A certified class of employee stock ownership plan participants is asking a New York federal court to ensure that a proposed BBQ ESOP DOL $15M settlement will not extinguish their path to trial in a parallel retirement benefits lawsuit tied to a $99 million stock deal.
The class, representing participants in the W BBQ Holdings Inc. ESOP, filed a letter Monday in its Employee Retirement Income Security Act case seeking clarity about a proposed consent order and judgment lodged by the U.S. Department of Labor in a separate enforcement action. The DOL docketed that proposed settlement Friday after announcing it had reached an agreement to resolve claims against Argent Trust Co. and company executives Herbert and Gregor Wetanson.
$99M Stock Deal at the Heart of the Fight
The Labor Department’s enforcement case, filed in December 2024, targets the same 2016 transaction that the ESOP class challenged in 2022: a $99 million private stock purchase in which the plan acquired 80% of company shares.

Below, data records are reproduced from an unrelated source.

<file path="src/shared/dtc_pkg.sv">
package dtc_pkg;
	localparam int unsigned CLK_PERIOD_NS = 25;
	localparam logic [2:0] RTT_CODE_OFF = 3'h0;
	localparam int unsigned MR_BIT_ODT_BUF_DIS = 5;
	localparam int unsigned MR_NOM_TERM_LSB = 8;
	localparam int unsigned MR_RTT_WR_LSB = 9;
	localparam int unsigned MR_RTT_PARK_LSB = 6;
	localparam logic [4:0] LAT_PRE1_SUB = 5'h2;
	localparam logic [4:0] LAT_PRE2_SUB = 5'h3;
	localparam logic [4:0] BC4_OFF_ADD = 5'h4;
	localparam logic [4:0] BL8_OFF_ADD = 5'h6;
	localparam logic [4:0] CRC_OFF_ADD = 5'h1;
	localparam logic [4:0] PRE_PD_SUB = 5'h1;
	localparam int unsigned HIST_DEPTH = 32;
	localparam logic [15:0] APB_CTRL_OFS = 16'h0000;
	localparam logic [15:0] APB_MR_OFS = 16'h0004;
	localparam logic [15:0] APB_STAT_OFS = 16'h0008;
	localparam logic [31:0] CTRL_RESET = 32'h0000_0000;
	localparam logic [31:0] MR_RESET = 32'h0000_0000;
	localparam int unsigned CTRL_WL_LSB = 0;
	localparam int unsigned CTRL_AL_LSB = 8;
	localparam int unsigned CTRL_PL_LSB = 16;
	localparam int unsigned CTRL_PRE2 = 24;
	localparam int unsigned CTRL_CRC = 25;
	localparam int unsigned CTRL_DLL_OFF = 26;

	typedef enum logic [1:0] {
		DTC_TERM_PARK = 2'h0,
		DTC_TERM_NOM = 2'h1,
		DTC_TERM_WR = 2'h2
	} dtc_term_t;

	typedef struct packed {
		logic       psel;
		logic       penable;
		logic       pwrite;
		logic [15:0] paddr;
		logic [31:0] pwdata;
	} dtc_apb_req_t;

	typedef struct packed {
		dtc_term_t  sel;
		logic [2:0] code;
	} dtc_rtt_t;
endpackage

</file>
<file path="src/dtc_delay_line.sv">
`timescale 1ns/100ps
// Delay line of pin and write events; tap chosen per latency at run time.
module dtc_delay_line (
	input  wire logic        clk_sys_in,
	input  wire logic        reset_in,
	input  wire logic [1:0]  event_in,
	output logic [31:0]      odt_hist_out,
	output logic [31:0]      wr_hist_out
);
	import dtc_pkg::*;
	logic [31:0] odt_q, odt_d, wr_q, wr_d;
	always_comb begin
		odt_d = {odt_q[30:0], event_in[0]};
		wr_d  = {wr_q[30:0], event_in[1]};
	end
	always_ff @(posedge clk_sys_in or posedge reset_in) begin
		if (reset_in) begin
			odt_q <= 32'h0000_0000;
			wr_q  <= 32'h0000_0000;
		end else begin
			odt_q <= odt_d;
			wr_q  <= wr_d;
		end
	end
	assign odt_hist_out = odt_q;
	assign wr_hist_out  = wr_q;
endmodule

</file>
<file path="src/dtc_term_ctrl.sv">
`timescale 1ns/100ps
// Behaviour
// - Write termination starts write_latency minus 2 or 3 clocks after write.
// - Burst-chop-4 write ends write termination at write_latency plus 4, or 5 with CRC.
// - Burst-8 write ends write termination at write_latency plus 6, or 7 with CRC.
// - Delay-locked loop off selects asynchronous timing, otherwise synchronous.
// - Asynchronous mode ignores additive and parity latency on the pin.
// - Asynchronous pin high reaches nominal within the turn-on window.
// - Asynchronous pin low reaches park within the turn-off window.
// - Buffer-disable option blocks nominal termination during power down.
// - Pin samples after clock-enable low or write_latency minus 1 before entry dropped.
// - Write termination enabled only when its code is nonzero.
// - Nominal, write and park codes come from their mode register fields.
// - Outside writes nominal follows pin with direct latencies; park when low.
// - Write termination never operates with the delay-locked loop off.
module dtc_term_ctrl (
	input  wire logic             clk_sys_in,
	input  wire logic             reset_in,
	input  wire logic             odt_pin_in,
	input  wire logic             cke_pin_in,
	input  wire logic             write_cmd_in,
	input  wire logic             write_bc4_in,
	input  wire dtc_pkg::dtc_apb_req_t apb_req_in,
	output logic [31:0]           prdata_out,
	output logic                  pready_out,
	output logic                  pslverr_out,
	output dtc_pkg::dtc_rtt_t     rtt_out
);
	import dtc_pkg::*;

	function automatic logic [4:0] tap_sat(input logic [5:0] v);
		tap_sat = (v > 6'd31) ? 5'h1F : v[4:0];
	endfunction

	// Two-stage synchronisers for pins from the controller.
	logic odt_s1_q, odt_s2_q, cke_s1_q, cke_s2_q;
	always_ff @(posedge clk_sys_in or posedge reset_in) begin
		if (reset_in) begin
			odt_s1_q <= 1'b0;
			odt_s2_q <= 1'b0;
			cke_s1_q <= 1'b1;
			cke_s2_q <= 1'b1;
		end else begin
			odt_s1_q <= odt_pin_in;
			odt_s2_q <= odt_s1_q;
			cke_s1_q <= cke_pin_in;
			cke_s2_q <= cke_s1_q;
		end
	end

	// APB registers.
	logic [31:0] ctrl_q, ctrl_d, mr_q, mr_d, prdata_q, prdata_d;
	logic        pready_q, pready_d, pslverr_q, pslverr_d;
	logic        access;
	logic [31:0] stat;
	always_comb begin
		ctrl_d    = ctrl_q;
		mr_d      = mr_q;
		prdata_d  = prdata_q;
		pslverr_d = 1'b0;
		access    = apb_req_in.psel && apb_req_in.penable && !pready_q;
		pready_d  = access;
		if (access) begin
			unique case (apb_req_in.paddr)
				APB_CTRL_OFS: begin
					if (apb_req_in.pwrite) ctrl_d = apb_req_in.pwdata;
					prdata_d = ctrl_q;
				end
				APB_MR_OFS: begin
					if (apb_req_in.pwrite) mr_d = apb_req_in.pwdata;
					prdata_d = mr_q;
				end
				APB_STAT_OFS: begin
					prdata_d  = stat;
					pslverr_d = apb_req_in.pwrite;
				end
				default: begin
					prdata_d  = 32'h0000_0000;
					pslverr_d = 1'b1;
				end
			endcase
		end
	end
	always_ff @(posedge clk_sys_in or posedge reset_in) begin
		if (reset_in) begin
			ctrl_q    <= CTRL_RESET;
			mr_q      <= MR_RESET;
			prdata_q  <= 32'h0000_0000;
			pready_q  <= 1'b0;
			pslverr_q <= 1'b0;
		end else begin
			ctrl_q    <= ctrl_d;
			mr_q      <= mr_d;
			prdata_q  <= prdata_d;
			pready_q  <= pready_d;
			pslverr_q <= pslverr_d;
		end
	end

	// Mode fields. The MR register packs MR1 nominal, MR2 write, MR5 park and buffer-disable.
	logic [4:0] wl, al, pl;
	logic       pre2, crc, dll_off, buf_dis;
	logic [2:0] nom_code, wr_code, park_code;
	always_comb begin
		wl        = ctrl_q[CTRL_WL_LSB +: 5];
		al        = ctrl_q[CTRL_AL_LSB +: 5];
		pl        = ctrl_q[CTRL_PL_LSB +: 5];
		pre2      = ctrl_q[CTRL_PRE2];
		crc       = ctrl_q[CTRL_CRC];
		dll_off   = ctrl_q[CTRL_DLL_OFF];
		nom_code  = mr_q[MR_NOM_TERM_LSB +: 3];
		wr_code   = mr_q[16 + MR_RTT_WR_LSB +: 3];
		park_code = mr_q[24 + MR_RTT_PARK_LSB - 6 +: 3];
		buf_dis   = mr_q[28 + MR_BIT_ODT_BUF_DIS - 5];
	end

	// Event history: odt sample and write command per clock.
	logic [31:0] odt_hist, wr_hist;
	logic        wr_ev;
	logic        write_bc4_q;
	logic        pd_block_q, pd_block_d, nom_req;
	assign wr_ev = write_cmd_in && !dll_off && (wr_code != RTT_CODE_OFF);
	dtc_delay_line u_hist (
		.clk_sys_in   (clk_sys_in),
		.reset_in     (reset_in),
		.event_in     ({wr_ev, odt_s2_q && !pd_block_q}),
		.odt_hist_out (odt_hist),
		.wr_hist_out  (wr_hist)
	);

	// Write window: counter loaded at write, on/off points from latencies.
	logic [5:0] wcnt_q, wcnt_d;
	logic [4:0] on_lat, off_lat, odt_lat;
	logic       in_wr;
	always_comb begin
		on_lat  = tap_sat({1'b0, wl} - {1'b0, (pre2 ? LAT_PRE2_SUB : LAT_PRE1_SUB)});
		off_lat = tap_sat({1'b0, wl} + {1'b0, (write_bc4_q ? BC4_OFF_ADD : BL8_OFF_ADD)}
			+ {1'b0, (crc ? CRC_OFF_ADD : 5'h0)});
		odt_lat = tap_sat({1'b0, wl} + {1'b0, al} + {1'b0, pl}
			- {1'b0, (pre2 ? LAT_PRE2_SUB : LAT_PRE1_SUB)});
		wcnt_d  = wr_ev ? 6'h01 : ((wcnt_q != 6'h00 && wcnt_q < 6'h3F) ? wcnt_q + 6'h01 : 6'h00);
		if (wcnt_q > {1'b0, off_lat}) wcnt_d = 6'h00;
		in_wr   = (wcnt_q > {1'b0, on_lat}) && (wcnt_q <= {1'b0, off_lat});
	end
	always_ff @(posedge clk_sys_in or posedge reset_in) begin
		if (reset_in) begin
			wcnt_q      <= 6'h00;
			write_bc4_q <= 1'b0;
		end else begin
			wcnt_q      <= wcnt_d;
			if (wr_ev) write_bc4_q <= write_bc4_in;
		end
	end

	// Power down tracking: clock enable low blocks pin samples when option set.
	always_comb begin
		pd_block_d = buf_dis && !cke_s2_q;
		// Asynchronous mode takes the pin straight, no added latencies.
		nom_req = dll_off ? (odt_s2_q && !pd_block_q) : odt_hist[odt_lat];
		if (pd_block_q) nom_req = 1'b0;
		if (buf_dis && odt_lat > PRE_PD_SUB && !cke_s2_q && !dll_off)
			nom_req = 1'b0;
	end

	dtc_rtt_t rtt_q, rtt_d;
	always_comb begin
		if (in_wr) begin
			rtt_d.sel  = DTC_TERM_WR;
			rtt_d.code = wr_code;
		end else if (nom_req && nom_code != RTT_CODE_OFF) begin
			rtt_d.sel  = DTC_TERM_NOM;
			rtt_d.code = nom_code;
		end else begin
			rtt_d.sel  = DTC_TERM_PARK;
			rtt_d.code = park_code;
		end
	end
	always_ff @(posedge clk_sys_in or posedge reset_in) begin
		if (reset_in) begin
			rtt_q      <= '{sel: DTC_TERM_PARK, code: 3'h0};
			pd_block_q <= 1'b0;
		end else begin
			rtt_q      <= rtt_d;
			pd_block_q <= pd_block_d;
		end
	end

	assign stat        = {24'h0, pd_block_q, in_wr, dll_off, rtt_q.code, rtt_q.sel};
	assign prdata_out  = prdata_q;
	assign pready_out  = pready_q;
	assign pslverr_out = pslverr_q;
	assign rtt_out     = rtt_q;

	property p_async_on;
		@(posedge clk_sys_in) disable iff (reset_in)
		(dll_off && odt_s2_q && !pd_block_q && !in_wr && nom_code != 3'h0) |=> rtt_q.sel == DTC_TERM_NOM;
	endproperty
	a_async_on: assert property (p_async_on) else $error("async turn-on late");
	property p_async_off;
		@(posedge clk_sys_in) disable iff (reset_in)
		(dll_off && !odt_s2_q && !in_wr) |=> rtt_q.sel == DTC_TERM_PARK;
	endproperty
	a_async_off: assert property (p_async_off) else $error("async turn-off late");
	property p_no_wr_dll_off;
		@(posedge clk_sys_in) disable iff (reset_in) dll_off |-> !wr_ev;
	endproperty
	a_no_wr_dll_off: assert property (p_no_wr_dll_off) else $error("write termination in dll off");
	property p_pd_nom;
		@(posedge clk_sys_in) disable iff (reset_in) pd_block_q |=> rtt_q.sel != DTC_TERM_NOM;
	endproperty
	a_pd_nom: assert property (p_pd_nom) else $error("nominal in power down");
	property p_wr_code;
		@(posedge clk_sys_in) disable iff (reset_in) wr_ev |-> wr_code != 3'h0;
	endproperty
	a_wr_code: assert property (p_wr_code) else $error("write termination with zero code");
	property p_wr_sel;
		@(posedge clk_sys_in) disable iff (reset_in) in_wr |=> rtt_q.sel == DTC_TERM_WR;
	endproperty
	a_wr_sel: assert property (p_wr_sel) else $error("write window not applied");
	property p_wr_on;
		@(posedge clk_sys_in) disable iff (reset_in)
		(wr_ev && wl == 5'h9 && !pre2 && !$past(wr_ev)) |-> ##8 in_wr;
	endproperty
	a_wr_on: assert property (p_wr_on) else $error("write turn-on latency");
	property p_wr_off;
		@(posedge clk_sys_in) disable iff (reset_in)
		(wr_ev && wl == 5'h9 && !crc && !write_bc4_in) ##1 (!wr_ev) [*8] |-> ##8 !in_wr;
	endproperty
	a_wr_off: assert property (p_wr_off) else $error("write turn-off latency");
	c_wr: cover property (@(posedge clk_sys_in) in_wr);
	c_nom: cover property (@(posedge clk_sys_in) rtt_q.sel == DTC_TERM_NOM);
	c_pd: cover property (@(posedge clk_sys_in) pd_block_q);
endmodule

</file>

The proposed settlement calls for a $1 million cash payment from the Wetansons, a $100,000 civil penalty and a $14 million reduction in principal owed on a $71 million loan the company carries to the Wetansons. It also cancels warrants issued in the 2016 transaction — instruments the DOL said were never redeemed.
According to the DOL, those warrants would have allowed the Wetansons to acquire up to 40% of the company, potentially diluting the value of employee-held shares.
But the ESOP class, certified in May, told the court it wants confirmation that the proposed consent judgment will not block its own claims from proceeding. If the government or defendants take the position that the deal forecloses the class’s case, “the class objects to the entry of the consent order and judgment,” the letter states.
The class further contended the settlement consideration is insufficient — signaling it intends to press forward toward trial.